Dis-ease is not something to be afraid of. It is part of nature and so is not unique either to humans or the modern age. But how we view it is important. For many it is a problem to be overcome, an inconvenient blip which distracts us from the real focus of our lives. But there are alternative understandings.
Finding the Way Back
The approach taken in Reiki is that physical dis-ease is the voice of our bodies, calling us back to wholeness. If you try to silence the voice, it will come back, only next time it will be shouting. Listen patiently and allow the pain to show you what needs to change inside.
This understanding of sickness enables us to release a measure of fear. Sickness is not the enemy. It also presents an alternative metaphor. We are used to speaking of our relationship with disease as war:
He passed away after a heroic battle with cancer.
Instead of fighting sickness, we allow it to lead us into parts of ourselves that we preferred to keep locked shut.
Openness
Our best friends on the journey is openness. Some of our most deeply buried pains heed not the spiritual warriors who uncompromisingly cut away at all that stands in the way of enlightenment. Indeed, they will only allow themselves to be wooed out by the gentle hands of love.

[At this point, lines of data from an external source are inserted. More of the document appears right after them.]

==> src/rtl/eirq_pkg.sv <==
package eirq_pkg;
	localparam logic [11:0] ADDR_CTRL   = 12'h000;
	localparam logic [11:0] ADDR_PEND   = 12'h004;
	localparam logic [11:0] ADDR_VECTOR = 12'h008;
	localparam int          CTRL_LE     = 0;
	localparam int          CTRL_MOD    = 1;
	localparam int          CTRL_PE     = 4;
	localparam int          CTRL_EDG    = 5;
	localparam int          CTRL_PDD    = 6;
	localparam int          CTRL_ACK    = 2;
	localparam int          STAT_FLAG   = 3;
	localparam int          STAT_LEVEL  = 7;
	localparam logic [7:0]  CTRL_RESET  = 8'h00;
	localparam logic [4:0]  VEC_RESET   = 5'h00;
	localparam logic [4:0]  VEC_SWI     = 5'h01;
	localparam logic [4:0]  VEC_LVD     = 5'h02;
	localparam logic [4:0]  VEC_PIN     = 5'h03;
	localparam int          VEC_HW_TOP  = 23;
	localparam logic [15:0] VEC_TABLE_TOP = 16'hfffe;
	typedef struct packed {
		logic pull_device_disable;
		logic pin_polarity_select;
		logic pin_request_function_enable;
		logic edge_level_mode_select;
		logic pin_request_local_enable;
	} eirq_ctrl_s;
	typedef struct packed {
		logic        valid;
		logic [4:0]  number;
		logic [15:0] addr_high;
		logic [15:0] addr_low;
	} eirq_vec_s;
	typedef enum logic [1:0] {
		RS_IDLE = 2'b00,
		RS_WRSP = 2'b01,
		RS_RRSP = 2'b10
	} eirq_bus_e;
endpackage

==> src/rtl/eirq_ctrl.sv <==
`timescale 1ns/10ps
`default_nettype none
module eirq_ctrl
	import eirq_pkg::*;
(
	input  wire logic        aclk,
	input  wire logic        aresetn,
	// axi4-lite write channels
	input  wire logic        s_axi_awvalid,
	output logic             s_axi_awready,
	input  wire logic [11:0] s_axi_awaddr,
	input  wire logic        s_axi_wvalid,
	output logic             s_axi_wready,
	input  wire logic [31:0] s_axi_wdata,
	input  wire logic [3:0]  s_axi_wstrb,
	output logic             s_axi_bvalid,
	input  wire logic        s_axi_bready,
	output logic [1:0]       s_axi_bresp,
	// axi4-lite read channels
	input  wire logic        s_axi_arvalid,
	output logic             s_axi_arready,
	input  wire logic [11:0] s_axi_araddr,
	output logic             s_axi_rvalid,
	input  wire logic        s_axi_rready,
	output logic [31:0]      s_axi_rdata,
	output logic [1:0]       s_axi_rresp,
	// request pin and its pull devices
	input  wire logic        irq_pin_in,
	output logic             pull_up_en,
	output logic             pull_down_en,
	output logic             pin_level,
	// stop-mode wake
	input  wire logic        stop_mode,
	output logic             stop_wake,
	// other sources and the cpu side
	input  wire logic [31:0] src_req,
	input  wire logic        global_mask,
	output logic             cpu_irq,
	output eirq_vec_s        vec_out
);
	// ------------------------------------------------------------
	// pin synchroniser and detection
	// ------------------------------------------------------------
	// prev_q is a third stage kept only for the edge compare
	logic       sync1_q, sync2_q, prev_q, flag_q, flag_d;
	logic       ack_pulse;
	eirq_ctrl_s ctrl_q, ctrl_d;
	logic       asserted, prev_asserted, edge_hit;

	// pin level reaches logic only through two flops, except the unclocked stop_wake path
	always_ff @(posedge aclk)
	begin
		if (!aresetn)
		begin
			// all stages equal after reset, so no false edge follows it
			sync1_q <= 1'b1;
			sync2_q <= 1'b1;
			prev_q  <= 1'b1;
		end
		else
		begin
			sync1_q <= irq_pin_in;
			sync2_q <= sync1_q;
			prev_q  <= sync2_q;
		end
	end

	// polarity maps the raw level onto asserted
	always_comb
	begin
		asserted      = ctrl_q.pin_polarity_select ? sync2_q : ~sync2_q;
		prev_asserted = ctrl_q.pin_polarity_select ? prev_q : ~prev_q;
		edge_hit      = ctrl_q.pin_request_function_enable & asserted & ~prev_asserted;
	end

	// flag: set beats clear, level mode blocks the clear while the pin is asserted
	always_comb
	begin
		flag_d = flag_q;
		if (ack_pulse && !(ctrl_q.edge_level_mode_select && asserted && ctrl_q.pin_request_function_enable))
			flag_d = 1'b0;
		if (edge_hit)
			flag_d = 1'b1;
		if (ctrl_q.pin_request_function_enable && ctrl_q.edge_level_mode_select && asserted)
			flag_d = 1'b1;
		if (!ctrl_q.pin_request_function_enable)
			flag_d = flag_q & ~ack_pulse;
	end

	// a single flag bit means repeats cannot queue
	always_ff @(posedge aclk)
	begin
		if (!aresetn)
			flag_q <= 1'b0;
		else
			flag_q <= flag_d;
	end

	// pull device opposite to asserted polarity
	always_comb
	begin
		pull_up_en   = ctrl_q.pin_request_function_enable & ~ctrl_q.pull_device_disable
			& ~ctrl_q.pin_polarity_select;
		pull_down_en = ctrl_q.pin_request_function_enable & ~ctrl_q.pull_device_disable
			& ctrl_q.pin_polarity_select;
		// level reads zero when the pin is not the request input
		pin_level    = ctrl_q.pin_request_function_enable & sync2_q;
	end

	// unclocked wake: clocks may be halted in stop, so no flop here
	assign stop_wake = stop_mode & ctrl_q.pin_request_function_enable
		& (ctrl_q.pin_polarity_select ? irq_pin_in : ~irq_pin_in);

	// ------------------------------------------------------------
	// priority vector selection
	// ------------------------------------------------------------
	logic [31:0] pend;
	eirq_vec_s   vec_d, vec_q;

	// lowest number wins
	function automatic logic [4:0] first_set(input logic [31:0] v);
		logic [4:0] n;
		n = 5'h1f;
		for (int i = 31; i >= 0; i--)
			if (v[i])
				n = i[4:0];
		return n;
	endfunction

	// gather pending sources and pick the winner
	always_comb
	begin
		// upper vectors are user space; the pin slot comes from the flag
		pend = src_req;
		pend[31:VEC_HW_TOP+1] = '0;
		pend[VEC_PIN] = flag_q & ctrl_q.pin_request_local_enable;
		vec_d.valid   = (pend[0] | ~global_mask) & (|pend);
		vec_d.number  = first_set(pend);
		vec_d.addr_high = VEC_TABLE_TOP - {10'h000, vec_d.number, 1'b0};
		vec_d.addr_low  = vec_d.addr_high + 16'h0001;
	end

	// registered so the cpu sees a settled vector
	always_ff @(posedge aclk)
	begin
		if (!aresetn)
			vec_q <= '0;
		else
			vec_q <= vec_d;
	end
	// cpu request follows the registered vector
	assign vec_out = vec_q;
	assign cpu_irq = vec_q.valid;

	// ------------------------------------------------------------
	// axi4-lite slave
	// ------------------------------------------------------------
	eirq_bus_e   st_q, st_d;
	logic        aw_q, aw_d, w_q, w_d;
	logic [11:0] awa_q, awa_d;
	logic [31:0] wd_q, wd_d, rd_q, rd_d;
	logic [1:0]  resp_q, resp_d;
	logic        ack_d, ack_q;
	logic        ws_q, ws_d;

	// one decode for both directions so reads and writes refuse the same offsets
	function automatic logic is_mapped(input logic [11:0] a);
		return (a == ADDR_CTRL) || (a == ADDR_PEND) || (a == ADDR_VECTOR);
	endfunction

	// handshake outputs straight from state, except arready, which also takes awvalid

	assign s_axi_awready = (st_q == RS_IDLE) & ~aw_q;
	assign s_axi_wready  = (st_q == RS_IDLE) & ~w_q;
	assign s_axi_arready = (st_q == RS_IDLE) & ~aw_q & ~w_q & ~s_axi_awvalid;
	assign s_axi_bvalid  = (st_q == RS_WRSP);
	assign s_axi_rvalid  = (st_q == RS_RRSP);
	assign s_axi_bresp   = resp_q;
	assign s_axi_rresp   = resp_q;
	assign s_axi_rdata   = rd_q;
	assign ack_pulse     = ack_q;

	// ------------------------------------------------------------
	// register decode
	// ------------------------------------------------------------
	// address and data taken in either order; writes win over reads
	always_comb
	begin
		st_d   = st_q;
		aw_d   = aw_q;
		w_d    = w_q;
		awa_d  = awa_q;
		wd_d   = wd_q;
		ws_d   = ws_q;
		rd_d   = rd_q;
		resp_d = resp_q;
		ctrl_d = ctrl_q;
		ack_d  = 1'b0;
		case (st_q)
			RS_IDLE:
			begin
				// either half may come first; each is held until both are in
				if (s_axi_awvalid && s_axi_awready)
				begin
					aw_d  = 1'b1;
					awa_d = s_axi_awaddr;
				end
				if (s_axi_wvalid && s_axi_wready)
				begin
					w_d  = 1'b1;
					wd_d = s_axi_wdata;
					ws_d = s_axi_wstrb[0];
				end
				// commit one cycle after both halves are held
				if (aw_q && w_q)
				begin
					aw_d   = 1'b0;
					w_d    = 1'b0;
					st_d   = RS_WRSP;
					resp_d = 2'b00;
					// every control bit sits in byte lane 0, so its strobe gates the write
					if (awa_q == ADDR_CTRL && ws_q)
					begin
						if (wd_q[CTRL_ACK])
							ack_d = 1'b1;
						ctrl_d.pull_device_disable         = wd_q[CTRL_PDD];
						ctrl_d.pin_polarity_select         = wd_q[CTRL_EDG];
						ctrl_d.pin_request_function_enable = wd_q[CTRL_PE];
						ctrl_d.edge_level_mode_select      = wd_q[CTRL_MOD];
						ctrl_d.pin_request_local_enable    = wd_q[CTRL_LE];
					end
					else if (!is_mapped(awa_q))
						resp_d = 2'b10;
				end
				// read data is registered, so rvalid follows ar by one cycle
				else if (s_axi_arvalid && s_axi_arready)
				begin
					st_d   = RS_RRSP;
					resp_d = is_mapped(s_axi_araddr) ? 2'b00 : 2'b10;
					rd_d   = '0;
					case (s_axi_araddr)
						ADDR_CTRL:
						begin
							rd_d[CTRL_PDD]   = ctrl_q.pull_device_disable;
							rd_d[CTRL_EDG]   = ctrl_q.pin_polarity_select;
							rd_d[CTRL_PE]    = ctrl_q.pin_request_function_enable;
							rd_d[CTRL_MOD]   = ctrl_q.edge_level_mode_select;
							rd_d[CTRL_LE]    = ctrl_q.pin_request_local_enable;
							rd_d[STAT_FLAG]  = flag_q;
							rd_d[STAT_LEVEL] = pin_level;
						end
						ADDR_PEND:   rd_d = pend;
						ADDR_VECTOR: rd_d = {vec_q.valid, 10'h000, vec_q.number, vec_q.addr_high};
						default:     rd_d = '0;
					endcase
				end
			end
			// responses stand until the master takes them
			RS_WRSP:
			begin
				if (s_axi_bready)
					st_d = RS_IDLE;
			end
			RS_RRSP:
			begin
				if (s_axi_rready)
					st_d = RS_IDLE;
			end
			default: st_d = RS_IDLE;
		endcase
	end

	// one register stage for the whole slave; reset returns it to idle
	always_ff @(posedge aclk)
	begin
		if (!aresetn)
		begin
			st_q   <= RS_IDLE;
			aw_q   <= 1'b0;
			w_q    <= 1'b0;
			awa_q  <= '0;
			wd_q   <= '0;
			ws_q   <= 1'b0;
			rd_q   <= '0;
			resp_q <= 2'b00;
			ctrl_q <= eirq_ctrl_s'(CTRL_RESET[4:0]);
			ack_q  <= 1'b0;
		end
		else
		begin
			st_q   <= st_d;
			aw_q   <= aw_d;
			w_q    <= w_d;
			awa_q  <= awa_d;
			wd_q   <= wd_d;
			ws_q   <= ws_d;
			rd_q   <= rd_d;
			resp_q <= resp_d;
			ctrl_q <= ctrl_d;
			ack_q  <= ack_d;
		end
	end
endmodule
`default_nettype wire

==> config.mk <==
export PLATFORM = sky130hd
export DESIGN_NAME = eirq_ctrl
export DESIGN_NICKNAME = d
export VERILOG_FILES = /design/src/rtl/eirq_pkg.sv /design/src/rtl/eirq_ctrl.sv
export SDC_FILE = /design/constraint.sdc
export NUM_CORES = 1
export LEC_CHECK = 0
export BUFFER_PORTS_ARGS = -buffer_cell sky130_fd_sc_hd__buf_2
export CAP_MARGIN = 20
export CORE_MARGIN = 1.5
export CORE_UTILIZATION = 41
export DETAILED_ROUTE_END_ITERATION = 12
export PLACE_DENSITY = 0.83
export SYNTH_ARGS = -nofsm -noshare
export SYNTH_HDL_FRONTEND = slang
export SYNTH_SLANG_ARGS = --single-unit
==> constraint.sdc <==
create_clock -name aclk -period 1.7 [get_ports aclk]
set_input_delay 0.085 -clock aclk [delete_from_list [all_inputs] [get_ports aclk]]
set_output_delay 0.085 -clock aclk [all_outputs]
set_load 0.1 [all_outputs]
[Word-level counts from Yosys, hierarchy flattened]
Cells that the tools add are included.
Word-level totals
  bits in registers: 98
  bits of input ports: 102
  output and inout bits: 84
  word-level logic and storage cells: 143
Operators by class
  add/sub/neg operators: 2
  equal/unequal tests: 10
  multiplexer cells: 50
  bitwise gates (word level): 28
  reductions and logical operators: 31
Operator list (number)
  2-to-1 mux 5 bit: 23
  one-hot mux 24 bit (2 select lines): 1
  equality test 12 x 3 -> 1 bit, second input constant: 2
  equality test 12 x 4 -> 1 bit, second input constant: 2
  logical NOT 12 bit: 2
  OR reduction 24 bit: 1
  2-to-1 mux 2 bit: 9
  bitwise AND 1 bit: 15
  one-hot mux 5 bit (3 select lines): 1
  2-to-1 mux 1 bit: 12
  NOT 1 bit: 12
  one-hot mux 2 bit (3 select lines): 2
  logical AND 1 bit: 10
  AND reduction 2 bit: 5
  adder 8 x 2 -> 9 bit, second input constant: 1
  AND reduction 3 bit: 3
  subtractor 2 x 7 -> 8 bit, first input constant: 1
  nonzero test 2 bit: 3
  logical OR 1 bit: 4
  2-to-1 mux 4 bit: 1
  != test 2 x 1 -> 1 bit, second input constant: 2
  != test 4 x 1 -> 1 bit, second input constant: 1
  AND reduction 4 bit: 1
  != test 3 x 1 -> 1 bit, second input constant: 1
  other kinds (6): 6

[Longest topological paths before layout]
  depth after elaboration: 26
  depth in mapped cells: 6
  mapped depth without buffers: 4

[Least setup slack after synthesis]
OpenSTA, ideal clock, no wires.
  path kind: register to register
  start point: register aw_q
  end point: register awa_q[2]
  library setup time: 132 ps
  arrival time: 3276 ps
  required time: 1568 ps
  path slack: -1708 ps
  stages on the path, launching flop included: 6
  buffers on the path: 1
  period minus slack after synthesis: 3408 ps
  cell sequence: dfxtp_1 nor3_1 nand2_1 clkbuf_1 nand2_1 a21oi_1
On the way
  word-level cells in the longest chain between the ends: 4
RTL lines
  from (decl): RTL line eirq_ctrl.sv:159  | logic aw_q, aw_d, w_q, w_d;
  from (signal assigned): RTL line eirq_ctrl.sv:292  | aw_q <= aw_d;
  NOT 1 bit: RTL line eirq_ctrl.sv:173  | assign s_axi_awready = (st_q == RS_IDLE) & ~aw_q;
  bitwise AND 1 bit: RTL line eirq_ctrl.sv:173
  net s_axi_awready: RTL line eirq_ctrl.sv:10  | output logic s_axi_awready,
  logical AND 1 bit: RTL line eirq_ctrl.sv:203  | if (s_axi_awvalid && s_axi_awready)
  AND reduction 2 bit (no source line)
  to (signal assigned): RTL line eirq_ctrl.sv:294  | awa_q <= awa_d;
  to (decl): RTL line eirq_ctrl.sv:160  | logic [11:0] awa_q, awa_d;
The timed path passes the listed nets, and every way through them passes these cells.
A chain may end at the register's enable or synchronous reset.

[Worst setup path in the final report]
  start point: register ctrl_q[3] (netlist bit)
  end point: output port pull_down_en
On the way
  word-level cells in the longest chain between the ends: 1
RTL lines
  from (decl): RTL line eirq_ctrl.sv:47  | eirq_ctrl_s ctrl_q, ctrl_d;
  from (signal assigned): RTL line eirq_ctrl.sv:286  | ctrl_q <= eirq_ctrl_s'(CTRL_RESET[4:0]);
  from (signal assigned): RTL line eirq_ctrl.sv:299  | ctrl_q <= ctrl_d;
  bitwise AND 1 bit: RTL line eirq_ctrl.sv:105  | & ctrl_q.pin_polarity_select;
  to (decl): RTL line eirq_ctrl.sv:30  | output logic pull_down_en,
No other way between the ends.

==> results.toml <==
[timing]
fin_ws_ns = 0.04481
fin_crit_sh_pct = 97.36
fin_crit_ns = 1.655
max_slew_margin_pct = 55.94
drv_slew = 0
hold_viol = 0
clock_skew_ns = 0.01503
worst_slew_pin_slew_ns = 0.6602
fmax_mhz = 604.2
rsz0062_at_grt = "false"
finalSetupViolCount = 0
fin_tns_setup_ns = 0

[routing]
firstDrtPassIters = 5
via_per_inst = 5.268
wl_met1_um = 4130
top_layer_used = "met4"
drt_iter0_drc = 239
drc = 0
vias = 3503
route.met3.wl_um = 622
antenna_left = 0
avgRoutedWirePerCell_um = 14.77
drt-total-wl_um = 9820
met2_length_um = 4867

[power]
leakage_nw = 2.037
power.total_w = 0.004542
peakVddDrop_uv = 638.8
power_per_cell_area_nw_per_um2 = 983.5

[synth]
syn-mean-instance-area_um2 = 8.223
syn-cell-area_um2 = 3437
synth_edf_count = 0
ys_ff_latch = 71
synthDistinctLibCells = 57
synth-seq-area-share_pct = 41.35
async_flop_share_pct = 0
synthCells = 418
yosys_warnings = 0
synthFlopType = "dfxtp_1"

[place]
pre_cts_ws_ns = -0.04773
placed_area_um2 = 4170
gp_congestion = 0.8756
dp_hpwl_um = 6936
port_buffers = 137

[clocking]
cts_buffer_depth = 2
clk_pin_slew_ns = 0.08
cts_made_buffers = 9
clk_latency_ns = 0.36
h-tree-depth = 3
clock_sinks = 71
cts_tree = "built"
cts-root-buf = "clkbuf_8"

[setup_path]
r2r_slack_ns = 0.06
path_max_fanout = 7
worstSetupPathType = "reg -> out"
endpoint_kind = "output port"
crit_required_ns = 1.62
startpoint_type = "register"
rr_worst_depth = 6
worstPathArrival_ns = 1.57
r2r_start = "st_q[0]"
r2r_end = "ctrl_q[0]"

[global_route]
antenna_found_initial = 0
grt_start_max_net_pins = 28
grt_pass1_vias = 3191
grt.overflow.total = 0
grt_pass1_wl_um = 15180
grtUsageTotal_pct = 21.78

[die]
fp.dieArea_um2 = 8942
pin_count = 186
rows = 33
start_util_pct = 42.04
die_w_um = 94.56
coreArea_um2 = 8175
die_h_um = 94.56

[worst_hold_path]
hold_end = "s_axi_rdata[15]"
hold_depth = 3
min-delay-start = "src_req[15]"
hp-class = "in -> reg"

[cells_and_area]
drive_gt1_share_pct = 37.14
nets = 657
design_area_um2 = 4618
regArea_um2 = 1428
area_delta_synth_final_pct = 34.36
fillerInstances = 714
antenna_cells = 0
multiInputGateArea_um2 = 1714

[run]
cap_violations = 0

[run_status]
outcome = "finished, final reports clean"
## worst max path at each step
| stage | start | to | cells past startpoint |
|---|---|---|---|
| 2_1_floorplan | st_q[1] | s_axi_rdata[4] | 5 |
| 3_3_place_gp | s_axi_araddr[7] | s_axi_rdata[15] | 6 |
| 3_5_place_dp | s_axi_araddr[7] | s_axi_rdata[11] | 6 |
| 4_1_cts | st_q[0] | ctrl_q[4] | 4 |
| 5_1_grt | ctrl_q[3] | pull_down_en | 2 |
| 6_report | ctrl_q[3] | pull_down_en | 2 |
## metal layers
| metal | up-vias | track usage [%] |
|---|---|---|
| met5 | - | 0 |
| met4 | 0 | 9.577 |
| li1 | 1692 | - |
| met1 | 1642 | 26.94 |
| met3 | 19 | 4.187 |
| met2 | 150 | 36.69 |
## power breakdown
| part | internal (W) | switching [W] | leakage (nW) | total, W |
|---|---|---|---|---|
| combinational | 0.000315 | 0.00104 | 1.36 | 0.00135 |
| sequential | 0.00174 | 0.0000565 | 0.581 | 0.00180 |
| clock | 0.000723 | 0.000672 | 0.0990 | 0.00139 |
## layout make-up
| cell class | instances | area share [%] |
|---|---|---|
| inverters | 8 | 0.6502 |
| well taps | 105 | 2.845 |
| clock buffers | 10 | 2.980 |
| multi-input cells | 288 | 37.12 |
| clock inverters | 6 | 1.490 |
| repair buffers | 177 | 24.00 |
| flip-flops and latches | 71 | 30.91 |
## worst max-delay path, stage by stage (launching register included)
cell and delay (ns):
dfxtp_1 0.57, and3b_1 0.23, buf_2 0.42
## per-stage QoR
stage                     util [%]  hold WS (ns)  cells
after global routing         56.49       0.01655    665
after detailed placement     51.01        0.3023    627
after floorplan                  -        0.1127    427
after CTS                    56.17      0.008771    664
final                        56.49       0.01220    665
after global placement       51.01        0.2955    627
## flip-flops by register name (all words and copies together), names as in the netlist
name         cells
ack_pulse        1
aw_q             1
awa_q           12
cpu_irq          1
ctrl_q           5
flag_q           1
prev_q           1
s_axi_bresp      1
s_axi_rdata     25
st_q             2
sync1_q          1
sync2_q          1
vec_out         11
w_q              1
wd_q             6
ws_q             1
## kinds of logic after synthesis
logic type	share of synthesized area (%)
DFF	41.35
AOI/OAI and AO/OA	18.02
and+or+nand+nor	24.83
other	0.1091
buffers and inverters	13.10
xor gates and xnor gates	0.7646
muxes	1.820
## placed cells by master, fill, tap and decap left out, types with 8 or more instances in the layout
| cell | count |
|---|---|
| o21ai_0 | 9 |
| clkbuf_8 | 10 |
| dlygate4sd3_1 | 21 |
| nand4_1 | 8 |
| nand2_1 | 65 |
| inv_1 | 8 |
| nor2_1 | 16 |
| nand3_1 | 16 |
| a21oi_1 | 55 |
| o21ai_1 | 12 |
| nand2b_1 | 9 |
| conb_1 | 10 |
| dfxtp_1 | 68 |
| buf_2 | 134 |
| nand3_2 | 10 |
| buf_4 | 17 |
## cell usage after synthesis (6+ instances only)
library cell  number  area, µm²
and2_1             6      37.54
o21ai_0           17      85.08
nand2_1           66      247.7
nand3_1           26      130.1
nand2b_1           9      56.30
a22o_1             6      52.55
clkbuf_1          12      45.04
nor2_1            16      60.06
buf_4             38      285.3
inv_1              8      30.03
a21oi_1           56      280.3
dfxtp_1           71       1421
nor3_1             6      30.03
nand4_1            8      50.05
## timing repair
| action | CTS | global route |
|---|---|---|
| endpoints found under the hold margin | 21 | 0 |
| pin swaps | 0 | 1 |
| setup buffers | 0 | 1 |
| endpoints found under the setup margin | 2 | 16 |
| hold buffers | 21 | 0 |
| resized for setup | 2 | 4 |
(Power assumes the default switching activity.)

For many, this is the first obstacle: the idea that you need to fight something. We have been conditioned to believe that change requires struggle, resistance, and finally one side conquering the other. In the world of survival of the fittest, rich robs poor, big beats small. This is the currency of our everyday lives. We assume this applies to the world of healing, and so draw a line around certain parts of ourselves, call them unacceptable, and try to obliterate them.
The way to resolve emotional and physical conflicts, however, is not by dealing a crushing blow to the weaker side.
Acceptance
As I walk further on your path of healing, I look back and wonder why it took me so much time to learn that acceptance is the heart. It is the very core of healing, and of love. We find acceptance in the phenomenon of reiki, and we learn gradually to accept ourselves. With tenderness towards our sickness, then, we find transformation.
There is no competition and no race. We think the promised land lies far off, but when we get there, we see that it has no borders. We’ve always been there; we just didn’t know it.